**Your task:** What comes back must be the data itself, retyped exactly.

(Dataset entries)

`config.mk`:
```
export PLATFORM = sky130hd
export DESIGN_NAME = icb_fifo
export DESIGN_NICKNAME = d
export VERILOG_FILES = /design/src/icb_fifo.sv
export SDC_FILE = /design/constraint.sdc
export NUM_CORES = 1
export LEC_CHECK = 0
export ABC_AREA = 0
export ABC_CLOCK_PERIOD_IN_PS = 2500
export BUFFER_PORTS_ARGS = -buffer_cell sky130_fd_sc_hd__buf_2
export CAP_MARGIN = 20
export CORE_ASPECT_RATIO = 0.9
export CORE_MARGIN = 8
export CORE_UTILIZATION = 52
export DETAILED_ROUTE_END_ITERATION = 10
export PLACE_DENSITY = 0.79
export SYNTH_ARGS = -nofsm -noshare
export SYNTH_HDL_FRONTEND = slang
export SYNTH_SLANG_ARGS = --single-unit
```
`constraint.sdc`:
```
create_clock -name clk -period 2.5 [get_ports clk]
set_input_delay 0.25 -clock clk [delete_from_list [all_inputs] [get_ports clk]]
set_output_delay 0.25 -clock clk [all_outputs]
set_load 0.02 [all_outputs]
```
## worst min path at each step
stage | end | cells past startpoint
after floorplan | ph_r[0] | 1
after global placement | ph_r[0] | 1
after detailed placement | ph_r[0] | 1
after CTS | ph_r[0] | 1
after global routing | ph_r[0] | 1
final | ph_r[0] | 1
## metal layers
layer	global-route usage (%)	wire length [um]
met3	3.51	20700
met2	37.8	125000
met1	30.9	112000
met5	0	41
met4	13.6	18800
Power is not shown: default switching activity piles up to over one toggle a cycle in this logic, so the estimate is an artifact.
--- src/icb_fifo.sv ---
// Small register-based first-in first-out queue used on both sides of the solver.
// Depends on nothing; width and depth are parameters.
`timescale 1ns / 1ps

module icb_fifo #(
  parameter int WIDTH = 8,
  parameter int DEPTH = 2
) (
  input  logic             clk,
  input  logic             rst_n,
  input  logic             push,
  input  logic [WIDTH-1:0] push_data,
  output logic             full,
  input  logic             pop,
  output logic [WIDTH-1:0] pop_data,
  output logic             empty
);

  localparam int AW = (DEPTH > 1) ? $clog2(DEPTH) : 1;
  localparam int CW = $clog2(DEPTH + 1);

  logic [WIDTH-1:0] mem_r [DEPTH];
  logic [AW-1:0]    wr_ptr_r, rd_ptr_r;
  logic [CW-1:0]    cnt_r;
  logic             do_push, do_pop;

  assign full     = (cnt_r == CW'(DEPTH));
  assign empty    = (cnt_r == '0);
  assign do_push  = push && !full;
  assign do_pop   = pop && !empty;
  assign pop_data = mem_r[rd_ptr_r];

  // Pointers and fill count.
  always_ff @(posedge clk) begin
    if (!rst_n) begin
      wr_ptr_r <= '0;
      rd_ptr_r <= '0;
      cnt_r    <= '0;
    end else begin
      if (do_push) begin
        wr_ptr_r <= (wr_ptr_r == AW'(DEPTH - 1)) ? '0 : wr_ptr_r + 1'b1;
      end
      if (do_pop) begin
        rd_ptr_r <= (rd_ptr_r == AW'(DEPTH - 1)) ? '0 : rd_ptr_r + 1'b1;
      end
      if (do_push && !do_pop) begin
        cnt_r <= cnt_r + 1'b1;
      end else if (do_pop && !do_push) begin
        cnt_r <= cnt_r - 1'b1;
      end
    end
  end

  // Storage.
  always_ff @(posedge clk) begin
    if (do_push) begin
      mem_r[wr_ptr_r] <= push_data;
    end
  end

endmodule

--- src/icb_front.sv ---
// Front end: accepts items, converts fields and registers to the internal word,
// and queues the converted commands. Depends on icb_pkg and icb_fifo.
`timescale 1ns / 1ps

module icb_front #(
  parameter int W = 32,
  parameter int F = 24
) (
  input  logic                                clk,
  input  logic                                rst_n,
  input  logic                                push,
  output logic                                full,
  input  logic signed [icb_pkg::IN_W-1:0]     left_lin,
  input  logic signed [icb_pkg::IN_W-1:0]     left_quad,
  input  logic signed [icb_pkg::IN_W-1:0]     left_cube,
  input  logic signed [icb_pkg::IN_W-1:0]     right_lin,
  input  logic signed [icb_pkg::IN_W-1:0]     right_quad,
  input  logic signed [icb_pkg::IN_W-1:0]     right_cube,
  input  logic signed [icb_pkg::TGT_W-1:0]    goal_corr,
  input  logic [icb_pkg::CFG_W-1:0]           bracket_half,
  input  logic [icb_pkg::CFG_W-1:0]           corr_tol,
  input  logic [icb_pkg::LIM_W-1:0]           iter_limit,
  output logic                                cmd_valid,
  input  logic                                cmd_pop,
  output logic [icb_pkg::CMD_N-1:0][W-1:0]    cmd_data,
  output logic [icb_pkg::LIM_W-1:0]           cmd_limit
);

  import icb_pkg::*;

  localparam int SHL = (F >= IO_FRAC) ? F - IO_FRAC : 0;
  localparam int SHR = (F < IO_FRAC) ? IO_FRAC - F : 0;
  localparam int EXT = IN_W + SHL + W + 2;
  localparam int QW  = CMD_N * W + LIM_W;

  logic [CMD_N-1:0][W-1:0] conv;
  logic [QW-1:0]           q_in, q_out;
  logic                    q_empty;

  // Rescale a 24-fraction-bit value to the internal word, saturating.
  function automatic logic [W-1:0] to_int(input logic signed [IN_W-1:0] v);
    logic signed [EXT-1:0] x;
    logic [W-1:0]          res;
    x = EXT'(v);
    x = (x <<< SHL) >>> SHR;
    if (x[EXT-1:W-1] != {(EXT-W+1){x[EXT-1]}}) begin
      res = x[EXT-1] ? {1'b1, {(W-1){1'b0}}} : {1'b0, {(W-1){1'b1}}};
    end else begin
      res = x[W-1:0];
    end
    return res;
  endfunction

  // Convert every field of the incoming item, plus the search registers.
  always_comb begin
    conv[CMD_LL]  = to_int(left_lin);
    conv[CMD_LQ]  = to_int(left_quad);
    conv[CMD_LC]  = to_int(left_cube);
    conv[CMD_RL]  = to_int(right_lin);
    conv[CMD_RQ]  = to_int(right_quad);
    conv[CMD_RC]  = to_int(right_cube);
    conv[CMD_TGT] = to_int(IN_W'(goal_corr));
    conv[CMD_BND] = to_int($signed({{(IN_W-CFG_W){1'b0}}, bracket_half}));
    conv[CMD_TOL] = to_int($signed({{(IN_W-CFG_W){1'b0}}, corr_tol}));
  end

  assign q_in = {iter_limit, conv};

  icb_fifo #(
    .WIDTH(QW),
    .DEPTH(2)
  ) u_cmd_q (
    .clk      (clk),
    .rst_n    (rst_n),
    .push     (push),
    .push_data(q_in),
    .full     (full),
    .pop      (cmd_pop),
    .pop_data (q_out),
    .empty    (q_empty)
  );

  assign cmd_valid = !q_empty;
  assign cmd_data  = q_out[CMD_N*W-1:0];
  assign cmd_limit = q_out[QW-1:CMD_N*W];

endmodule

**Solution to the problem:**
`config.mk`:
```
export PLATFORM = sky130hd
export DESIGN_NAME = icb_fifo
export DESIGN_NICKNAME = d
export VERILOG_FILES = /design/src/icb_fifo.sv
export SDC_FILE = /design/constraint.sdc
export NUM_CORES = 1
export LEC_CHECK = 0
export ABC_AREA = 0
export ABC_CLOCK_PERIOD_IN_PS = 2500
export BUFFER_PORTS_ARGS = -buffer_cell sky130_fd_sc_hd__buf_2
export CAP_MARGIN = 20
export CORE_ASPECT_RATIO = 0.9
export CORE_MARGIN = 8
export CORE_UTILIZATION = 52
export DETAILED_ROUTE_END_ITERATION = 10
export PLACE_DENSITY = 0.79
export SYNTH_ARGS = -nofsm -noshare
export SYNTH_HDL_FRONTEND = slang
export SYNTH_SLANG_ARGS = --single-unit
```
`constraint.sdc`:
```
create_clock -name clk -period 2.5 [get_ports clk]
set_input_delay 0.25 -clock clk [delete_from_list [all_inputs] [get_ports clk]]
set_output_delay 0.25 -clock clk [all_outputs]
set_load 0.02 [all_outputs]
```
## worst min path at each step
stage | end | cells past startpoint
after floorplan | ph_r[0] | 1
after global placement | ph_r[0] | 1
after detailed placement | ph_r[0] | 1
after CTS | ph_r[0] | 1
after global routing | ph_r[0] | 1
final | ph_r[0] | 1
## metal layers
layer	global-route usage (%)	wire length [um]
met3	3.51	20700
met2	37.8	125000
met1	30.9	112000
met5	0	41
met4	13.6	18800
Power is not shown: default switching activity piles up to over one toggle a cycle in this logic, so the estimate is an artifact.
--- src/icb_fifo.sv ---
// Small register-based first-in first-out queue used on both sides of the solver.
// Depends on nothing; width and depth are parameters.
`timescale 1ns / 1ps

module icb_fifo #(
  parameter int WIDTH = 8,
  parameter int DEPTH = 2
) (
  input  logic             clk,
  input  logic             rst_n,
  input  logic             push,
  input  logic [WIDTH-1:0] push_data,
  output logic             full,
  input  logic             pop,
  output logic [WIDTH-1:0] pop_data,
  output logic             empty
);

  localparam int AW = (DEPTH > 1) ? $clog2(DEPTH) : 1;
  localparam int CW = $clog2(DEPTH + 1);

  logic [WIDTH-1:0] mem_r [DEPTH];
  logic [AW-1:0]    wr_ptr_r, rd_ptr_r;
  logic [CW-1:0]    cnt_r;
  logic             do_push, do_pop;

  assign full     = (cnt_r == CW'(DEPTH));
  assign empty    = (cnt_r == '0);
  assign do_push  = push && !full;
  assign do_pop   = pop && !empty;
  assign pop_data = mem_r[rd_ptr_r];

  // Pointers and fill count.
  always_ff @(posedge clk) begin
    if (!rst_n) begin
      wr_ptr_r <= '0;
      rd_ptr_r <= '0;
      cnt_r    <= '0;
    end else begin
      if (do_push) begin
        wr_ptr_r <= (wr_ptr_r == AW'(DEPTH - 1)) ? '0 : wr_ptr_r + 1'b1;
      end
      if (do_pop) begin
        rd_ptr_r <= (rd_ptr_r == AW'(DEPTH - 1)) ? '0 : rd_ptr_r + 1'b1;
      end
      if (do_push && !do_pop) begin
        cnt_r <= cnt_r + 1'b1;
      end else if (do_pop && !do_push) begin
        cnt_r <= cnt_r - 1'b1;
      end
    end
  end

  // Storage.
  always_ff @(posedge clk) begin
    if (do_push) begin
      mem_r[wr_ptr_r] <= push_data;
    end
  end

endmodule

--- src/icb_front.sv ---
// Front end: accepts items, converts fields and registers to the internal word,
// and queues the converted commands. Depends on icb_pkg and icb_fifo.
`timescale 1ns / 1ps

module icb_front #(
  parameter int W = 32,
  parameter int F = 24
) (
  input  logic                                clk,
  input  logic                                rst_n,
  input  logic                                push,
  output logic                                full,
  input  logic signed [icb_pkg::IN_W-1:0]     left_lin,
  input  logic signed [icb_pkg::IN_W-1:0]     left_quad,
  input  logic signed [icb_pkg::IN_W-1:0]     left_cube,
  input  logic signed [icb_pkg::IN_W-1:0]     right_lin,
  input  logic signed [icb_pkg::IN_W-1:0]     right_quad,
  input  logic signed [icb_pkg::IN_W-1:0]     right_cube,
  input  logic signed [icb_pkg::TGT_W-1:0]    goal_corr,
  input  logic [icb_pkg::CFG_W-1:0]           bracket_half,
  input  logic [icb_pkg::CFG_W-1:0]           corr_tol,
  input  logic [icb_pkg::LIM_W-1:0]           iter_limit,
  output logic                                cmd_valid,
  input  logic                                cmd_pop,
  output logic [icb_pkg::CMD_N-1:0][W-1:0]    cmd_data,
  output logic [icb_pkg::LIM_W-1:0]           cmd_limit
);

  import icb_pkg::*;

  localparam int SHL = (F >= IO_FRAC) ? F - IO_FRAC : 0;
  localparam int SHR = (F < IO_FRAC) ? IO_FRAC - F : 0;
  localparam int EXT = IN_W + SHL + W + 2;
  localparam int QW  = CMD_N * W + LIM_W;

  logic [CMD_N-1:0][W-1:0] conv;
  logic [QW-1:0]           q_in, q_out;
  logic                    q_empty;

  // Rescale a 24-fraction-bit value to the internal word, saturating.
  function automatic logic [W-1:0] to_int(input logic signed [IN_W-1:0] v);
    logic signed [EXT-1:0] x;
    logic [W-1:0]          res;
    x = EXT'(v);
    x = (x <<< SHL) >>> SHR;
    if (x[EXT-1:W-1] != {(EXT-W+1){x[EXT-1]}}) begin
      res = x[EXT-1] ? {1'b1, {(W-1){1'b0}}} : {1'b0, {(W-1){1'b1}}};
    end else begin
      res = x[W-1:0];
    end
    return res;
  endfunction

  // Convert every field of the incoming item, plus the search registers.
  always_comb begin
    conv[CMD_LL]  = to_int(left_lin);
    conv[CMD_LQ]  = to_int(left_quad);
    conv[CMD_LC]  = to_int(left_cube);
    conv[CMD_RL]  = to_int(right_lin);
    conv[CMD_RQ]  = to_int(right_quad);
    conv[CMD_RC]  = to_int(right_cube);
    conv[CMD_TGT] = to_int(IN_W'(goal_corr));
    conv[CMD_BND] = to_int($signed({{(IN_W-CFG_W){1'b0}}, bracket_half}));
    conv[CMD_TOL] = to_int($signed({{(IN_W-CFG_W){1'b0}}, corr_tol}));
  end

  assign q_in = {iter_limit, conv};

  icb_fifo #(
    .WIDTH(QW),
    .DEPTH(2)
  ) u_cmd_q (
    .clk      (clk),
    .rst_n    (rst_n),
    .push     (push),
    .push_data(q_in),
    .full     (full),
    .pop      (cmd_pop),
    .pop_data (q_out),
    .empty    (q_empty)
  );

  assign cmd_valid = !q_empty;
  assign cmd_data  = q_out[CMD_N*W-1:0];
  assign cmd_limit = q_out[QW-1:CMD_N*W];

endmodule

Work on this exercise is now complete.